Re: [PATCH v2 2/2] sh-setup: explicitly mark CR as a field separator

2015-10-27 Thread Johannes Schindelin
Hi Junio,

On Mon, 26 Oct 2015, Junio C Hamano wrote:

> I asked Dscho if the shell is done correctly _for_ the platform.

This assumes that the platform is either CR/LF or LF. That is incorrect.
Windows does *not* dictate the line endings to be CR/LF. Certain
applications do.

The shell is an MSys2 shell, and MSys2 convention is to use LF. Hence the
shell is done correctly for the platform.

Yet on Windows (and in cross-platform projects also on Linux and MacOSX),
you have to deal with the fact that text files produced outside the cozy
little shell can have different line endings.

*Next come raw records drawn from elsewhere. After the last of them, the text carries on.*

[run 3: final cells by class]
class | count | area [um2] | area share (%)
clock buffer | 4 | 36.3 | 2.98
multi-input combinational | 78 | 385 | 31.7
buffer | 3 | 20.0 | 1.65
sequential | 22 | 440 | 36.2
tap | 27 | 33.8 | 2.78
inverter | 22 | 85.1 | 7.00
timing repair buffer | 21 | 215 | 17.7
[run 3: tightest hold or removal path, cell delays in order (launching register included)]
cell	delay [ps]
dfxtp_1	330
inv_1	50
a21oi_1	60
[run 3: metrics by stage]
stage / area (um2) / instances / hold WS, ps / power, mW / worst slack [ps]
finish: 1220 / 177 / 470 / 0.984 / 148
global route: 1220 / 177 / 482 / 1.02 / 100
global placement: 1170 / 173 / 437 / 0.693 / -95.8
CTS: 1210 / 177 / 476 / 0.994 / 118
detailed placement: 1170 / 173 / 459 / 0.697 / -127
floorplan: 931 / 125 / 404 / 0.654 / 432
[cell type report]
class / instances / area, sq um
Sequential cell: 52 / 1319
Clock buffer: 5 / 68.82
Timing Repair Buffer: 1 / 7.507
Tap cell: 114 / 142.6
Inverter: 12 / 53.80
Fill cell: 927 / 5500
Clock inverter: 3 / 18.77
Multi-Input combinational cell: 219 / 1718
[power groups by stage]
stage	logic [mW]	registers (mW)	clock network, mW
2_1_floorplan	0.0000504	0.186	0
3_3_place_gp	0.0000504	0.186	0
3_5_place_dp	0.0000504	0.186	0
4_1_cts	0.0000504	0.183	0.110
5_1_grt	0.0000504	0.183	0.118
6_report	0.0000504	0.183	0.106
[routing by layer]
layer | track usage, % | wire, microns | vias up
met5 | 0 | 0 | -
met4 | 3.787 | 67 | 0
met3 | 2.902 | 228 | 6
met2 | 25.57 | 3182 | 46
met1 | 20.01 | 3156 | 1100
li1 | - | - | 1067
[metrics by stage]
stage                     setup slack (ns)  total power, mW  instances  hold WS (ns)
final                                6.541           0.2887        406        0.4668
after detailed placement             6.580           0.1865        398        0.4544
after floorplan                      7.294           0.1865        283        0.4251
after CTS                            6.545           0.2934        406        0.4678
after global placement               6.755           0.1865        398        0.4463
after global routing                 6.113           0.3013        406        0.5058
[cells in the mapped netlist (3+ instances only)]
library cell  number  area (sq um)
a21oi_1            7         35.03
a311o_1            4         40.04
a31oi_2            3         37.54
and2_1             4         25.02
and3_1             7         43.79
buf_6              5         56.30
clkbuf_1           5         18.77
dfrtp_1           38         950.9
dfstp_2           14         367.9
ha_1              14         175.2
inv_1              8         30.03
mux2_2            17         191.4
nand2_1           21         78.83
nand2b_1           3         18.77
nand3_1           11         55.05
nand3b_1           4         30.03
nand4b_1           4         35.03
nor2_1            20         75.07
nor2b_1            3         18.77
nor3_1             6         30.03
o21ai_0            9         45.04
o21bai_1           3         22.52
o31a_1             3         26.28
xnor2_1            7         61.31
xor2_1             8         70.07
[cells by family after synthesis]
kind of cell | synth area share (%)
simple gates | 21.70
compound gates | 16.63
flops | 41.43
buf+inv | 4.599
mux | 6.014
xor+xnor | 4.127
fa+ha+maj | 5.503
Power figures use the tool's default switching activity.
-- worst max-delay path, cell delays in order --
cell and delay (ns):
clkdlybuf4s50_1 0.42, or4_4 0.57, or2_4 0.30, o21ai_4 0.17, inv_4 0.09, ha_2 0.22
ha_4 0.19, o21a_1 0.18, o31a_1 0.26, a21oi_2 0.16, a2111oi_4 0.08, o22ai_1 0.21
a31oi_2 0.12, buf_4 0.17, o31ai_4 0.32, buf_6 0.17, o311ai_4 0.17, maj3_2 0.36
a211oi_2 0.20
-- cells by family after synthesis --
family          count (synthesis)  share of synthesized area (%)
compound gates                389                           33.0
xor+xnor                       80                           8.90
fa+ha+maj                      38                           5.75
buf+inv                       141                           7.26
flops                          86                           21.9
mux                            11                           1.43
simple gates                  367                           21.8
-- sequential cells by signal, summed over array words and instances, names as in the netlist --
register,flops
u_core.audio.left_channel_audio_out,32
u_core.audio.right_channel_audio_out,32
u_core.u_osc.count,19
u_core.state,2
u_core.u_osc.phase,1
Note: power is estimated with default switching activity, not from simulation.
<file path="config.mk">
export PLATFORM = sky130hd
export DESIGN_NAME = hiscore_ram_arbiter
export DESIGN_NICKNAME = d
export VERILOG_FILES = /design/src/rtl/hiscore_ram_arbiter.sv
export SDC_FILE = /design/constraint.sdc
export NUM_CORES = 1
export LEC_CHECK = 0
export ABC_AREA = 1
export BUFFER_PORTS_ARGS = -buffer_cell sky130_fd_sc_hd__buf_4
export CAP_MARGIN = 5
export CORE_MARGIN = 5
export CORE_UTILIZATION = 52
export DETAILED_ROUTE_END_ITERATION = 10
export PLACE_DENSITY = 0.81
export SETUP_SLACK_MARGIN = 0.2
export SYNTH_ARGS = -nofsm -noshare
export SYNTH_HDL_FRONTEND = slang
export SYNTH_SLANG_ARGS = --single-unit
</file>
<file path="constraint.sdc">
create_clock -name clk_sys -period 3 [get_ports clk_sys]
set_input_delay 0.6 -clock clk_sys [delete_from_list [all_inputs] [get_ports clk_sys]]
set_output_delay 0.6 -clock clk_sys [all_outputs]
set_load 0.02 [all_outputs]
</file>
==> src/rtl/fuse_ctrl_lc_prog_pkg.sv <==
// Shared types and constants for the LC program-request responder.
package fuse_ctrl_lc_prog_pkg;

  // lc_tx_t encoding of "escalation off"; every other value counts as escalation.
  localparam logic [3:0] LC_TX_OFF = 4'b1010;

  // Sparse state encoding: every pair of codes differs in at least 3 bits.
  // All-zero is ERROR, so a register that is stuck low lands in the terminal state.
  typedef enum logic [5:0] {
    IDLE  = 6'b000111,
    CHECK = 6'b011001,
    SCAN  = 6'b101010,
    WRITE = 6'b110100,
    WAIT  = 6'b101101,
    RESP  = 6'b110011,
    ERROR = 6'b000000
  } prog_state_e;

  // Number of programming words that make up the {count, state} image.
  function automatic int num_words(input int state_w, input int cnt_w, input int word_w);
    return (state_w + cnt_w) / word_w;
  endfunction

endpackage

==> src/rtl/fuse_ctrl_lc_otp_program_rsp.sv <==
// OTP-side responder for the LC program request channel. It captures the
// requested {count, state} image, rejects it if any programmed bit would be
// cleared, and writes only the words that differ through the word-write port.
module fuse_ctrl_lc_otp_program_rsp
  import fuse_ctrl_lc_prog_pkg::*;
#(
  parameter int                STATE_W   = 320,
  parameter int                CNT_W     = 384,
  parameter int                WORD_W    = 16,
  parameter int                ADDR_W    = 12,
  parameter logic [ADDR_W-1:0] BASE_ADDR = '0
) (
  input  logic               clk_i,
  input  logic               rst_i,
  input  logic               lc_otp_program_req_i,
  input  logic [STATE_W-1:0] lc_state_i,
  input  logic [CNT_W-1:0]   lc_count_i,
  input  logic [3:0]         lc_escalate_en_i,
  input  logic [STATE_W-1:0] cur_state_i,
  input  logic [CNT_W-1:0]   cur_count_i,
  output logic               wr_req_o,
  output logic [ADDR_W-1:0]  wr_addr_o,
  output logic [WORD_W-1:0]  wr_data_o,
  input  logic               wr_gnt_i,
  input  logic               wr_done_i,
  input  logic               wr_err_i,
  output logic               lc_otp_program_ack_o,
  output logic               lc_otp_program_err_o,
  output logic               fsm_err_o
);

  localparam int NUM_WORDS  = num_words(STATE_W, CNT_W, WORD_W);
  localparam int IDX_W      = (NUM_WORDS > 1) ? $clog2(NUM_WORDS) : 1;
  localparam int WORD_BYTES = WORD_W / 8;
  localparam logic [IDX_W-1:0] LAST_IDX = IDX_W'(NUM_WORDS - 1);

  prog_state_e state_q, state_d;

  logic [IDX_W-1:0] idx_q;
  logic             req_seen_q;
  logic             err_q;

  // Word 0 is the least significant word of the state; count words follow.
  logic [NUM_WORDS-1:0][WORD_W-1:0] new_words_q;
  logic [NUM_WORDS-1:0][WORD_W-1:0] cur_words_q;

  logic accept;
  logic illegal;
  logic word_diff;
  logic idx_last;
  logic escalate;

  assign escalate  = (lc_escalate_en_i != LC_TX_OFF);
  assign accept    = (state_q == IDLE) && lc_otp_program_req_i && !req_seen_q;
  assign illegal   = |(cur_words_q & ~new_words_q);
  assign word_diff = (new_words_q[idx_q] != cur_words_q[idx_q]);
  assign idx_last  = (idx_q == LAST_IDX);

  // State register.
  always_ff @(posedge clk_i) begin
    if (rst_i) begin
      state_q <= IDLE;
    end else begin
      state_q <= state_d;
    end
  end

  // Next-state logic; escalation overrides every other transition.
  always_comb begin
    state_d = state_q;
    case (state_q)
      IDLE:    if (accept) state_d = CHECK;
      CHECK:   state_d = illegal ? RESP : SCAN;
      SCAN: begin
        if (word_diff)     state_d = WRITE;
        else if (idx_last) state_d = RESP;
      end
      WRITE:   if (wr_gnt_i) state_d = WAIT;
      WAIT: begin
        if (wr_done_i) begin
          if (wr_err_i || idx_last) state_d = RESP;
          else                      state_d = SCAN;
        end
      end
      RESP:    state_d = IDLE;
      ERROR:   state_d = ERROR;
      default: state_d = ERROR;
    endcase
    if (escalate) state_d = ERROR;
  end

  // Moore outputs decoded from the current state.
  always_comb begin
    wr_req_o             = 1'b0;
    wr_addr_o            = '0;
    wr_data_o            = '0;
    lc_otp_program_ack_o = 1'b0;
    lc_otp_program_err_o = 1'b0;
    fsm_err_o            = 1'b0;
    case (state_q)
      WRITE: begin
        wr_req_o  = 1'b1;
        wr_addr_o = BASE_ADDR + ADDR_W'(idx_q) * ADDR_W'(WORD_BYTES);
        wr_data_o = new_words_q[idx_q];
      end
      RESP: begin
        lc_otp_program_ack_o = 1'b1;
        lc_otp_program_err_o = err_q;
      end
      IDLE, CHECK, SCAN, WAIT: ;
      default: fsm_err_o = 1'b1;
    endcase
  end

  // Word index, request-seen flag and sticky error flag.
  always_ff @(posedge clk_i) begin
    if (rst_i) begin
      idx_q      <= '0;
      req_seen_q <= 1'b0;
      err_q      <= 1'b0;
    end else begin
      if (!lc_otp_program_req_i) begin
        req_seen_q <= 1'b0;
      end else if (accept) begin
        req_seen_q <= 1'b1;
      end
      case (state_q)
        CHECK: begin
          idx_q <= '0;
          if (illegal) err_q <= 1'b1;
        end
        SCAN: begin
          if (!word_diff && !idx_last) idx_q <= idx_q + 1'b1;
        end
        WAIT: begin
          if (wr_done_i) begin
            if (wr_err_i)       err_q <= 1'b1;
            else if (!idx_last) idx_q <= idx_q + 1'b1;
          end
        end
        RESP:    err_q <= 1'b0;
        default: ;
      endcase
    end
  end

  // Snapshot of requested and current images taken when a request is accepted.
  always_ff @(posedge clk_i) begin
    if (accept) begin
      new_words_q <= {lc_count_i, lc_state_i};
      cur_words_q <= {cur_count_i, cur_state_i};
    end
  end

endmodule

==> config.mk <==
export PLATFORM = sky130hd
export DESIGN_NAME = fuse_ctrl_lc_otp_program_rsp
export DESIGN_NICKNAME = d
export VERILOG_FILES = /design/src/rtl/fuse_ctrl_lc_prog_pkg.sv /design/src/rtl/fuse_ctrl_lc_otp_program_rsp.sv
export SDC_FILE = /design/constraint.sdc
export NUM_CORES = 2
export LEC_CHECK = 0
export CAP_MARGIN = 20
export CORE_AREA = 5 5 568 570
export CTS_BUF_LIST = sky130_fd_sc_hd__clkbuf_4
export CTS_CLUSTER_DIAMETER = 40
export CTS_CLUSTER_SIZE = 10
export DETAILED_ROUTE_END_ITERATION = 6
export DIE_AREA = 0 0 573 575
export GPL_TIMING_DRIVEN = 0
export SYNTH_ARGS = -nofsm -noshare
export SYNTH_HDL_FRONTEND = slang
export SYNTH_SLANG_ARGS = --single-unit
==> constraint.sdc <==
create_clock -name clk_i -period 398 [get_ports clk_i]
set_input_delay 79.6 -clock clk_i [delete_from_list [all_inputs] [get_ports clk_i]]
set_output_delay 79.6 -clock clk_i [all_outputs]
set_load 0.01 [all_outputs]
==> results.sh <==
export IMPL_min_path_type="reg2reg"
export IMPL_grtUsageTotal_pct=36.01
export IMPL_initial_utilization_pct=19.22
export IMPL_worstSkewPairLatency_ns=1.44
export IMPL_crit_required_ns=318.40
export IMPL_r2r_cells=15
export IMPL_tightest_slew_ns=1.498
export IMPL_grt_busiest_layer="met2"
export IMPL_grt_max_degree=16
export IMPL_worst_slack_ns=310.86
export IMPL_detail_route_antenna_nets=0
export IMPL_coreArea_um2=316800
export IMPL_async_flop_share_pct=0
export IMPL_rrSetupSlack_ns=390.34
export IMPL_path_clk_slew_ns=0.07
export IMPL_drv_cap=0
export IMPL_crit_type="reg2out"
export IMPL_syn_inst=3685
export IMPL_ioPinCount=1450
export IMPL_tritoncts="built"
export IMPL_ys_types=76
export IMPL_fin_nets=7071
export IMPL_cts_sinks=1422
export IMPL_synth_area_leaders="edfxtp_1 (69%), mux4_2 (10%), inv_1 (4.2%), o22ai_1 (2.7%), mux2i_1 (2.6%)"
export IMPL_grt_met3_usage_pct=12.54
export IMPL_reg2reg_to="idx_q[3]"
export IMPL_post_cts_resized=0
export IMPL_status="complete, but fails checks"
export IMPL_cts_root_buf="clkbuf_4"
export IMPL_ys_warn_count=0
export IMPL_synth_edf_count=1408
export IMPL_routedWlPerCell_um=60.36
export IMPL_worstSetupStartpointType="register"
export IMPL_r2r_start="idx_q[0]"
export IMPL_power_density_nw_per_um2=4.193
export IMPL_rows=207
export IMPL_numPortBuffers=1443
export IMPL_initialDrtViolationCount=9195
export IMPL_yosysMostFrequentCell="edfxtp_1"
export IMPL_slew_headroom_pct=0.1213
export IMPL_holdPathEnd="req_seen_q"
export IMPL_hpwl_um=530500
export IMPL_via_per_inst=5.341
export IMPL_grt_pass1_vias=50210
export IMPL_grt_use_met2_pct=51.92
export IMPL_synth_largest_area_cell="edfxtp_1"
export IMPL_drt_wl_total_um=619500
export IMPL_netlist_area_leader_share_pct=69.46
export IMPL_die_w_um=573
export IMPL_die_h_um=575
export IMPL_grt_use_met1_pct=44.54
export IMPL_htreeDepth=5
export IMPL_grt_pass1_wl_um=722700
export IMPL_antenna_found_initial=466
export IMPL_worstPathArrival_ns=7.54
export IMPL_ir_worst_vdd_mv=0.002725
export IMPL_synthToLayoutAreaGrowth_pct=45.28
export IMPL_finalSetupTns_ns=0
export IMPL_fin_crit_sh_pct=21.89
export IMPL_violations="DRC"
export IMPL_endpoint_kind="output pin"
export IMPL_postCtsSetupBuffers=0
export IMPL_synth_seq_cells=1422
export IMPL_ctsHoldBuffers=0
export IMPL_skew_ns=0.1134
export IMPL_fin_crit_ns=87.14
export IMPL_gp_congestion=1.048
export IMPL_seq_area_frac_synth_pct=69.92
export IMPL_drive_gt1_share_pct=20.06
export IMPL_vias=54810
export IMPL_drtPass1Iterations=7
export IMPL_netlist_area_um2=60870
export IMPL_crit_path_max_fanout=10
export IMPL_overflow=0
export IMPL_p_leak_nw=30.38
export IMPL_setup_viol=0
export IMPL_synth_common_cells="edfxtp_1 (1,408), inv_1 (684), mux4_2 (281), o22ai_1 (263), mux2i_1 (156)"
export IMPL_die_area_um2=329500
export IMPL_hold_path_startpoint="req_seen_q"
export IMPL_cts_made_buffers=316
export IMPL_clock_fmax_ghz=0.01148
export IMPL_rsz0062_at_grt="false"
export IMPL_hold_viol=0
export IMPL_drv_slew=0
export IMPL_dp_worst_setup_slack_ns=312.62
export IMPL_synthFlopType="edfxtp_1"
export IMPL_hold_path_depth=2
export IMPL_cts_buffer_depth=4
export IMPL_syn_area_per_cell_um2=16.52
export IMPL_remaining_drc_errors=3
-- power by group --
part	internal [W]	switching (W)	total [W]	leakage (nW)
clock network	0.0000716	0.0000759	0.000147	2.67
registers	0.000168	0.00000527	0.000173	12.9
logic	0.0000205	0.0000296	0.0000501	14.8
-- registers in the layout, indices dropped and copies added (netlist names) --
| name | cells |
|---|---|
| cur_words_q | 704 |
| err_q | 1 |
| idx_q | 6 |
| new_words_q | 704 |
| req_seen_q | 1 |
| state_q | 6 |
-- cell type report --
class	count	area [µm²]
Timing Repair Buffer	1644	16750
Fill cell	32330	228300
Tap cell	4180	5230
Multi-Input combinational cell	1430	14810
Sequential cell	1422	42560
Clock inverter	224	2412
Antenna cell	181	452.9
Buffer	150	1062
Clock buffer	343	2575
Inverter	688	2582
-- layer usage --
layer	vias to the layer above	share of wire (%)
li1	18870	-
met1	28190	39
met2	5815	41
met3	1749	11
met4	194	8.9
met5	-	0.19
-- how the worst max path moves through the flow --
| stage | from | end | cells past startpoint |
|---|---|---|---|
| 2_1_floorplan | lc_otp_program_req_i | cur_words_q[0] | 2 |
| 3_3_place_gp | lc_otp_program_req_i | cur_words_q[405] | 3 |
| 3_5_place_dp | idx_q[1] | wr_data_o[9] | 10 |
| 4_1_cts | idx_q[1] | wr_data_o[9] | 10 |
| 5_1_grt | idx_q[1] | wr_data_o[1] | 11 |
| 6_report | idx_q[0] | wr_data_o[9] | 11 |
-- worst max-delay path, cell delays in order, from the launching register on --
cell,delay (ns)
dfxtp_1,0.48
buf_6,0.23
buf_8,0.35
buf_8,0.35
buf_4,0.69
buf_6,0.46
mux2i_1,0.74
o22ai_1,0.22
a2111oi_0,1.10
o32ai_1,0.42
and2_1,0.43
clkdlybuf4s50_1,0.54
-- metrics by stage --
| step | power (W) | hold WS [ns] | cells | utilization, % | area, µm² |
|---|---|---|---|---|---|
| global placement | 0.0002401 | 0.4919 | 9313 | 25.43 | 80560 |
| global route | 0.0003780 | 0.5635 | 10140 | 27.82 | 88130 |
| floorplan | 0.0001960 | 0.4780 | 3690 | - | 60890 |
| CTS | 0.0003712 | 0.5242 | 10080 | 27.77 | 87950 |
| detailed placement | 0.0002239 | 0.5136 | 9511 | 26.19 | 82960 |
| finish | 0.0003708 | 0.5219 | 10260 | 27.92 | 88430 |
-- kinds of logic after synthesis --
group | Yosys count | share of synthesized area, %
compound gates | 632 | 7.628
xor+xnor | 11 | 0.1583
fa+ha+maj | 1 | 0.02055
buf+inv | 838 | 5.957
flops | 1422 | 69.92
mux | 463 | 13.44
other cells | 1 | 0.006161
simple gates | 317 | 2.863
-- cells in the final DEF, fill, tap and decap left out, types with 40 or more instances in the layout --
cell type,count
mux4_2,281
clkdlybuf4s50_1,1443
bufinv_16,40
diode_2,181
mux2i_1,156
nand2_1,64
clkbuf_4,343
edfxtp_1,1408
o22ai_1,260
a221oi_1,111
clkinv_2,44
inv_6,40
inv_1,684
buf_2,46
buf_4,56
buf_6,158
(Power assumes the default switching activity.)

As I said, I am uninterested in arguing for arguing's sake. Otherwise I
would shoot down your argument that LF in IFS "does not hurt" but CR
somehow magically does. I am sure it would be a helluva discussion and
fun. But I do not have the time.

What I really needed you to do indicate the way forward.

The patch you provided in the mail I am replying to fails to fix the bug.

Ciao,
Johannes
--
To unsubscribe from this list: send the line "unsubscribe git" in
the body of a message to majord...@vger.kernel.org
More majordomo info at  http://vger.kernel.org/majordomo-info.html


Re: [PATCH v2 2/2] sh-setup: explicitly mark CR as a field separator

2015-10-27 Thread Matthieu Moy
Junio C Hamano  writes:

> Matthieu Moy  writes:
>
>> Johannes Schindelin  writes:
>>
>>> This is the correct thing to do, really: we already specify LF as
>>> field separator.
>>
>> I'm almost convinced that this is the right thing to do in the long run
>> ("almost" because I'm not sure, not because I have arguments against). I
>> agree with Junio that the commit message should be more convincing, but
>> indeed, accepting LF and not CR is strange.
>
> If there were a single character that denotes CRLF, I'd say that
> including such a character in IFS would make sense on a system with
> CRLF EOL convention.  But that is not the case.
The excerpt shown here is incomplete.